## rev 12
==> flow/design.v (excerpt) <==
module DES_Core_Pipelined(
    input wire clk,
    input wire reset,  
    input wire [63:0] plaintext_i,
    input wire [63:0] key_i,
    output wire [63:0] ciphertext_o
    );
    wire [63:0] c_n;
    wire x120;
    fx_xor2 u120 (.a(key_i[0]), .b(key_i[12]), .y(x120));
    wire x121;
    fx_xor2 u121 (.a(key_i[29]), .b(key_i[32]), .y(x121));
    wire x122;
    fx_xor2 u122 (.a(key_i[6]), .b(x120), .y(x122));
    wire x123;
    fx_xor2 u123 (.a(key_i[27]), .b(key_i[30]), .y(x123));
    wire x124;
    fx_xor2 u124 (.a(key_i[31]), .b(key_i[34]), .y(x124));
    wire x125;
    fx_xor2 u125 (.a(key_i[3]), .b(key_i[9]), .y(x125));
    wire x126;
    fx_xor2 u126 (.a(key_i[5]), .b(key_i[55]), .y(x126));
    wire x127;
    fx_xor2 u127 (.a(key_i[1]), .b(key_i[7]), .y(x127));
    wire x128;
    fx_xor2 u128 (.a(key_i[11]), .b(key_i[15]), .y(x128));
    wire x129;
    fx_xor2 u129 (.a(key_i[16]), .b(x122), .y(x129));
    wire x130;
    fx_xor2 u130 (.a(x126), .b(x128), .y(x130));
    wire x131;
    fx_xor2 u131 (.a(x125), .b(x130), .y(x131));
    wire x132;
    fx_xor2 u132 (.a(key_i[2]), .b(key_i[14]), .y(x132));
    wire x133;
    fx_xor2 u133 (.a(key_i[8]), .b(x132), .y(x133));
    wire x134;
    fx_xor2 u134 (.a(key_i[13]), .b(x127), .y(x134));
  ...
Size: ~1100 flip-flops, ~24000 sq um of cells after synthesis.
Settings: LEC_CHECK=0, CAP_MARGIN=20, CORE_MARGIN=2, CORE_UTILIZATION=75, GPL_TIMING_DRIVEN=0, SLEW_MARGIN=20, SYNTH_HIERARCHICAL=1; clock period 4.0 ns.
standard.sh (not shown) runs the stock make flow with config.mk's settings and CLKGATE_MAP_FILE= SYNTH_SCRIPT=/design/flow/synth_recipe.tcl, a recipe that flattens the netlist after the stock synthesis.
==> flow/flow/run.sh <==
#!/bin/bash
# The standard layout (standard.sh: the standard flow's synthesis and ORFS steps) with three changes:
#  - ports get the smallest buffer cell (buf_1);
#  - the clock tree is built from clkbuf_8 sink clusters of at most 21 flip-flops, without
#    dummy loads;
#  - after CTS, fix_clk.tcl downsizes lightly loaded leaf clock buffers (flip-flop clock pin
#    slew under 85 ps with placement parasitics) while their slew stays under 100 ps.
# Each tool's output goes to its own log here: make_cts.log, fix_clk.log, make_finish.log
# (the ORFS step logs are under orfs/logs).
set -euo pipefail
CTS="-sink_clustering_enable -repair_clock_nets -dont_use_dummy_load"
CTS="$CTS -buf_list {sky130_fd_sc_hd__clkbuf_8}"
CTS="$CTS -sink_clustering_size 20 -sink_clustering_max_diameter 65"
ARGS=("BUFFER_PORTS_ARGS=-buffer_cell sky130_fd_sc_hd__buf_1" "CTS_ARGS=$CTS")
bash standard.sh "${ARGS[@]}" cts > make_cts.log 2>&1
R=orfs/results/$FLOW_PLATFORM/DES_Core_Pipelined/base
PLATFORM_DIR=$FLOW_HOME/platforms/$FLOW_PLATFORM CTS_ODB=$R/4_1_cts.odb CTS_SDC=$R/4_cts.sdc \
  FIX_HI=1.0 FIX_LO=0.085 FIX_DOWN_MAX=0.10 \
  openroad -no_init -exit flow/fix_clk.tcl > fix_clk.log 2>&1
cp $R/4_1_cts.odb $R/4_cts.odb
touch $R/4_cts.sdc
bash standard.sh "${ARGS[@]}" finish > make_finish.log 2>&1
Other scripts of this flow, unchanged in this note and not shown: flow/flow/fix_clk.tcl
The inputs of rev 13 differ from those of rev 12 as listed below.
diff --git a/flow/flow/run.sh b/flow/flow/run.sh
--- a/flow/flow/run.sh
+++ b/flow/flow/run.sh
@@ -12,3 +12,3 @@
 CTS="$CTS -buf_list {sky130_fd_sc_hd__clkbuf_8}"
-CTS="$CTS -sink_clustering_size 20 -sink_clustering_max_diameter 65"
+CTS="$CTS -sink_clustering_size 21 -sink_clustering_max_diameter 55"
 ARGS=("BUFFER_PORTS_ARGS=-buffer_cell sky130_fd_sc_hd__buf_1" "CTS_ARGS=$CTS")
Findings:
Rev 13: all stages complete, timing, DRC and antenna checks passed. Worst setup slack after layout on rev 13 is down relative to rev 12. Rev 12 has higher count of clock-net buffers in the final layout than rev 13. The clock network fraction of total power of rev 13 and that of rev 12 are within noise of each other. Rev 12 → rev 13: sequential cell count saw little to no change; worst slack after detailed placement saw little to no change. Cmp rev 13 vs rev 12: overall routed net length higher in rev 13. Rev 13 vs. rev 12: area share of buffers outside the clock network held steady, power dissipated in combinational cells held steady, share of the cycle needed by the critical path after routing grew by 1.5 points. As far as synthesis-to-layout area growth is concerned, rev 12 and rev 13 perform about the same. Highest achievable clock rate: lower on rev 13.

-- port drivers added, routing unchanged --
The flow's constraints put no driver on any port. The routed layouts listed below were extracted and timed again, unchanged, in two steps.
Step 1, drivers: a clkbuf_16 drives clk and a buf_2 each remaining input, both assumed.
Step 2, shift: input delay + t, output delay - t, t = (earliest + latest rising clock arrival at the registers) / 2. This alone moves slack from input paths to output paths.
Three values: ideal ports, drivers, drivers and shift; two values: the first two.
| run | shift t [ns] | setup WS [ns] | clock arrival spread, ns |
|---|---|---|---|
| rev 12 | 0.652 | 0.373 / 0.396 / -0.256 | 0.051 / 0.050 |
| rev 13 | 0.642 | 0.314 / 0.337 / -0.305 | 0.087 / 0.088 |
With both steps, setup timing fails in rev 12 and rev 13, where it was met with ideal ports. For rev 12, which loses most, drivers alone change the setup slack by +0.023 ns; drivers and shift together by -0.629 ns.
What follows belongs to an exercise in optimizing a design on an open flow for small area and a short achievable clock period; a production flow would make more cautious choices.
No run shown here included a check of the RTL's function; only the layout flow was run.
Power and IR drop assume default switching activity.

==> design.v <==
module pfx_add #(parameter int N = 32) (
    input  logic [N-1:0] a,
    input  logic [N-1:0] b,
    input  logic         ci,
    output logic [N-1:0] s,
    output logic         co
);
    localparam int L = $clog2(N);
    logic [N-1:0] g [0:L];
    logic [N-1:0] p [0:L];
    logic [N-1:0] c;
    always_comb begin
        for (int i = 0; i < N; i++) begin
            g[0][i] = a[i] & b[i];
            p[0][i] = a[i] ^ b[i];
        end
        g[0][0] = (a[0] & b[0]) | ((a[0] ^ b[0]) & ci);
        for (int l = 1; l <= L; l++) begin
            for (int i = 0; i < N; i++) begin
                if (i >= (1 << (l - 1))) begin
                    g[l][i] = g[l-1][i] | (p[l-1][i] & g[l-1][i - (1 << (l - 1))]);
                    p[l][i] = p[l-1][i] & p[l-1][i - (1 << (l - 1))];
                end else begin
                    g[l][i] = g[l-1][i];
                    p[l][i] = p[l-1][i];
                end
            end
        end
        c[0] = ci;
        for (int i = 1; i < N; i++) c[i] = g[L][i-1];
        s  = p[0] ^ c;
        co = g[L][N-1];
    end
endmodule
module alu_add (
    input  logic [31:0] a,
    input  logic [31:0] b,
    input  logic        sub,
    output logic [32:0] s
);
    assign s = {1'b0, a} + {1'b0, b ^ {32{sub}}} + {32'b0, sub};
endmodule
module rf_rport (
    input  logic [991:0] regs,
    input  logic [4:0]   addr,
    output logic [31:0]  data
);
    logic [3:0] lo_n;
    logic [7:0] hi_n;
    always_comb begin
        for (int i = 0; i < 4; i++) lo_n[i] = ~(addr[1:0] == i[1:0]);
        for (int i = 0; i < 8; i++) hi_n[i] = ~(addr[4:2] == i[2:0]);
    end
    logic [31:0] sel;
    assign sel[0] = 1'b0;
    for (genvar k = 1; k < 32; k++) begin : g_sel
        cell_nor2 u_sel (.a(lo_n[k % 4]), .b(hi_n[k / 4]), .y(sel[k]));
    end
    for (genvar b = 0; b < 32; b++) begin : g_bit
        logic [10:0] t_n;
        logic [2:0]  t;
        for (genvar j = 0; j < 10; j++) begin : g_aoi
            cell_a222oi u_aoi (
                .a1(regs[32*(3*j)   + b]), .a2(sel[3*j+1]),
                .b1(regs[32*(3*j+1) + b]), .b2(sel[3*j+2]),
                .c1(regs[32*(3*j+2) + b]), .c2(sel[3*j+3]),
                .y(t_n[j]));
        end
        cell_nand2 u_aoi10 (.a(regs[32*30 + b]), .b(sel[31]), .y(t_n[10]));
        cell_nand4 u_n0 (.a(t_n[0]), .b(t_n[1]), .c(t_n[2]),  .d(t_n[3]), .y(t[0]));
        cell_nand4 u_n1 (.a(t_n[4]), .b(t_n[5]), .c(t_n[6]),  .d(t_n[7]), .y(t[1]));
        cell_nand3 u_n2 (.a(t_n[8]), .b(t_n[9]), .c(t_n[10]), .y(t[2]));
        cell_or3   u_o  (.a(t[0]), .b(t[1]), .c(t[2]), .y(data[b]));
    end
endmodule
module cell_nor2 (input logic a, b, output logic y);
    assign y = ~(a | b);
endmodule
module cell_a222oi (input logic a1, a2, b1, b2, c1, c2, output logic y);
    assign y = ~((a1 & a2) | (b1 & b2) | (c1 & c2));
endmodule
module cell_nand2 (input logic a, b, output logic y);
    assign y = ~(a & b);
endmodule
module cell_nand4 (input logic a, b, c, d, output logic y);
    assign y = ~(a & b & c & d);
endmodule
module cell_nand3 (input logic a, b, c, output logic y);
    assign y = ~(a & b & c);
endmodule
module cell_or3 (input logic a, b, c, output logic y);
    assign y = a | b | c;
endmodule
module classical_ctrl(
    input  logic        clk,
    input  logic        rst,
    input  logic [31:0] i_q_measurement,
    output logic        q_time_write,
    output logic        q_time_sel,
    output logic [1:0]  q_reg_write,
    output logic        q_slm,
    output logic        q_rot,
    output logic [31:0] q_inst,
    output logic [31:0] q_time_reg,
    output logic [4:0]  meas_rd_addr,
    output logic        pram_en,
    output logic        pram_rd_en,
    output logic [10:0] pram_addr,
    input  logic [31:0] instruction,
    output logic        dram_en,
    output logic        dram_rd_en,
    output logic        dram_wr_en,
    output logic [10:0] dram_addr,
    output logic [31:0] dram_din,
    input  logic [31:0] data_read,
    input  logic [31:0] start_sig,
    output logic [31:0] end_sig
);
    logic [6:0] op;
    logic [4:0] rd, rs1, rs2, rsb;
    assign op  = instruction[6:0];
    assign rd  = instruction[11:7];
    assign rs1 = instruction[19:15];
    assign rs2 = instruction[24:20];
    logic is_ldi, is_ldui, is_or, is_xor, is_and, is_not, is_add, is_sub;
    logic is_ld, is_st, is_cmp, is_fbr, is_fmr, is_br, is_jump, is_stop;
    logic is_qwait, is_qwaitr, is_smso, is_smsol, is_sito, is_sitol, is_rot;
    assign is_ldi    = (op == 7'b0101100);
    assign is_ldui   = (op == 7'b0010111);
    assign is_or     = (op == 7'b0011000);
    assign is_xor    = (op == 7'b0011001);
    assign is_and    = (op == 7'b0011010);
    assign is_not    = (op == 7'b0011011);
    assign is_add    = (op == 7'b0011110);
    assign is_sub    = (op == 7'b0011111);
    assign is_ld     = (op == 7'b0001001);
    assign is_st     = (op == 7'b0001010);
    assign is_cmp    = (op == 7'b0001101);
    assign is_fbr    = (op == 7'b0010100);
    assign is_fmr    = (op == 7'b0010101);
    assign is_br     = (op == 7'b0000001);
    assign is_jump   = (op == 7'b0000010);
    assign is_stop   = (op == 7'b0001000);
    assign is_qwait  = (op == 7'b1000000);
    assign is_qwaitr = (op == 7'b1000010);
    assign is_smso   = (op == 7'b1001000);
    assign is_smsol  = (op == 7'b1001010);
    assign is_sito   = (op == 7'b1001100);
    assign is_sitol  = (op == 7'b1001011);
    assign is_rot    = (op == 7'b1010011) || (op == 7'b1010100) || (op == 7'b1010101);
    assign rsb = is_ldui ? instruction[16:12] : rs2;
    logic [31:0] regs [1:31];
    logic [31:0] rdata_a, rdata_b;
    logic [31:0] wdata;
    logic        wen;
    logic [991:0] regs_flat;
    for (genvar i = 1; i < 32; i++) begin : g_flat
        assign regs_flat[32*(i-1) +: 32] = regs[i];
    end
    rf_rport u_rport_a (.regs(regs_flat), .addr(rs1), .data(rdata_a));
    rf_rport u_rport_b (.regs(regs_flat), .addr(rsb), .data(rdata_b));
    logic [31:0] wdata_r;
    assign wdata_r = rst ? 32'b0 : wdata;
    for (genvar i = 1; i < 32; i++) begin : g_reg
        always_ff @(posedge clk) begin
            if (rst || (wen && rd == i)) regs[i] <= wdata_r;
        end
    end
    logic        sub;
    logic [32:0] sum;
    assign sub = is_sub | is_cmp;
    alu_add u_add (.a(rdata_a), .b(rdata_b), .sub(sub), .s(sum));
    logic lt_u, lt_s, eq;
    assign lt_u = ~sum[32];
    assign lt_s = (rdata_a[31] ^ rdata_b[31]) ? rdata_a[31] : sum[31];
    assign eq   = (rdata_a == rdata_b);
    logic f_v, f_lts, f_ltu, f_eq;
    always_ff @(posedge clk) begin
        if (rst) begin
            f_v <= 1'b0; f_lts <= 1'b0; f_ltu <= 1'b0; f_eq <= 1'b0;
        end else if (is_cmp) begin
            f_v <= 1'b1; f_lts <= lt_s; f_ltu <= lt_u; f_eq <= eq;
        end
    end
    logic [11:0] flags;
    always_comb begin
        flags[0]  = f_v & ~f_lts & ~f_eq;
        flags[1]  = f_v & (f_lts | f_eq);
        flags[2]  = f_v & (~f_lts | f_eq);
        flags[3]  = f_v & f_lts & ~f_eq;
        flags[4]  = f_v & ~f_ltu & ~f_eq;
        flags[5]  = f_v & (f_ltu | f_eq);
        flags[6]  = f_v & (~f_ltu | f_eq);
        flags[7]  = f_v & f_ltu & ~f_eq;
        flags[8]  = f_v & ~f_eq;
        flags[9]  = f_v & f_eq;
        flags[10] = 1'b0;
        flags[11] = 1'b1;
    end
    assign wen = is_ldi | is_ldui | is_or | is_xor | is_and | is_not |
                 is_add | is_sub | is_ld | is_fbr | is_fmr;
    always_comb begin
        wdata = ({32{is_ldi}}  & {{12{instruction[31]}}, instruction[31:12]})
              | ({32{is_ldui}} & {instruction[31:17], rdata_b[16:0]})
              | ({32{is_or}}   & (rdata_a | rdata_b))
              | ({32{is_xor}}  & (rdata_a ^ rdata_b))
              | ({32{is_and}}  & (rdata_a & rdata_b))
              | ({32{is_not}}  & ~rdata_b)
              | ({32{is_add | is_sub}} & sum[31:0])
              | ({32{is_ld}}   & data_read)
              | ({32{is_fbr}}  & {20'b0, flags})
              | ({32{is_fmr}}  & i_q_measurement);
    end
    logic        e_reg;
    logic [10:0] pc;
    always_ff @(posedge clk) begin
        if (rst)          e_reg <= 1'b0;
        else if (is_stop) e_reg <= 1'b1;
    end
    logic        taken;
    logic [10:0] br_off, target;
    assign taken  = is_jump | (is_br & (rd < 5'd12) & flags[rd[3:0]]);
    assign br_off = is_jump ? instruction[17:7] : instruction[22:12];
    logic [10:0] pc_br, pc_inc;
    logic        pc_br_co;
    pfx_add #(.N(11)) u_br (.a(pc), .b(br_off), .ci(1'b0), .s(pc_br), .co(pc_br_co));
    assign pc_inc = pc + 11'd1;
    assign target = taken ? pc_br : pc_inc;
    always_ff @(posedge clk) begin
        if (rst)               pc <= 11'b0;
        else if (start_sig[0]) pc <= target;
    end
    logic run;
    assign run = start_sig[0] & ~e_reg;
    assign pram_en    = run;
    assign pram_rd_en = run;
    assign pram_addr  = target;
    assign dram_en    = run;
    assign dram_rd_en = run;
    assign dram_wr_en = is_st;
    logic        dram_co;
    pfx_add #(.N(11)) u_dadd (
        .a(rdata_a[10:0]),
        .b(is_st ? {instruction[30:25], instruction[11:7]} : instruction[30:20]),
        .ci(1'b0), .s(dram_addr), .co(dram_co)
    );
    assign dram_din   = rdata_b;
    assign end_sig    = {31'b0, e_reg};
    assign q_inst       = instruction;
    assign meas_rd_addr = {2'b0, instruction[13:11]};
    assign q_time_write = is_qwait | is_qwaitr;
    assign q_time_sel   = is_qwaitr;
    assign q_time_reg   = is_qwaitr ? rdata_a : 32'b0;
    assign q_reg_write  = {is_sito | is_sitol, is_smso | is_smsol | is_rot};
    assign q_slm        = is_smso;
    assign q_rot        = is_rot;
endmodule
=-=-=
Activity:
Set down, exactly as they stand above, the lines starting with the line with "standard.sh (not shown)" and going on through the line with "cts > make_cts.log 2>&1", and no others.

Exercise solution:
standard.sh (not shown) runs the stock make flow with config.mk's settings and CLKGATE_MAP_FILE= SYNTH_SCRIPT=/design/flow/synth_recipe.tcl, a recipe that flattens the netlist after the stock synthesis.
==> flow/flow/run.sh <==
#!/bin/bash
# The standard layout (standard.sh: the standard flow's synthesis and ORFS steps) with three changes:
#  - ports get the smallest buffer cell (buf_1);
#  - the clock tree is built from clkbuf_8 sink clusters of at most 21 flip-flops, without
#    dummy loads;
#  - after CTS, fix_clk.tcl downsizes lightly loaded leaf clock buffers (flip-flop clock pin
#    slew under 85 ps with placement parasitics) while their slew stays under 100 ps.
# Each tool's output goes to its own log here: make_cts.log, fix_clk.log, make_finish.log
# (the ORFS step logs are under orfs/logs).
set -euo pipefail
CTS="-sink_clustering_enable -repair_clock_nets -dont_use_dummy_load"
CTS="$CTS -buf_list {sky130_fd_sc_hd__clkbuf_8}"
CTS="$CTS -sink_clustering_size 20 -sink_clustering_max_diameter 65"
ARGS=("BUFFER_PORTS_ARGS=-buffer_cell sky130_fd_sc_hd__buf_1" "CTS_ARGS=$CTS")
bash standard.sh "${ARGS[@]}" cts > make_cts.log 2>&1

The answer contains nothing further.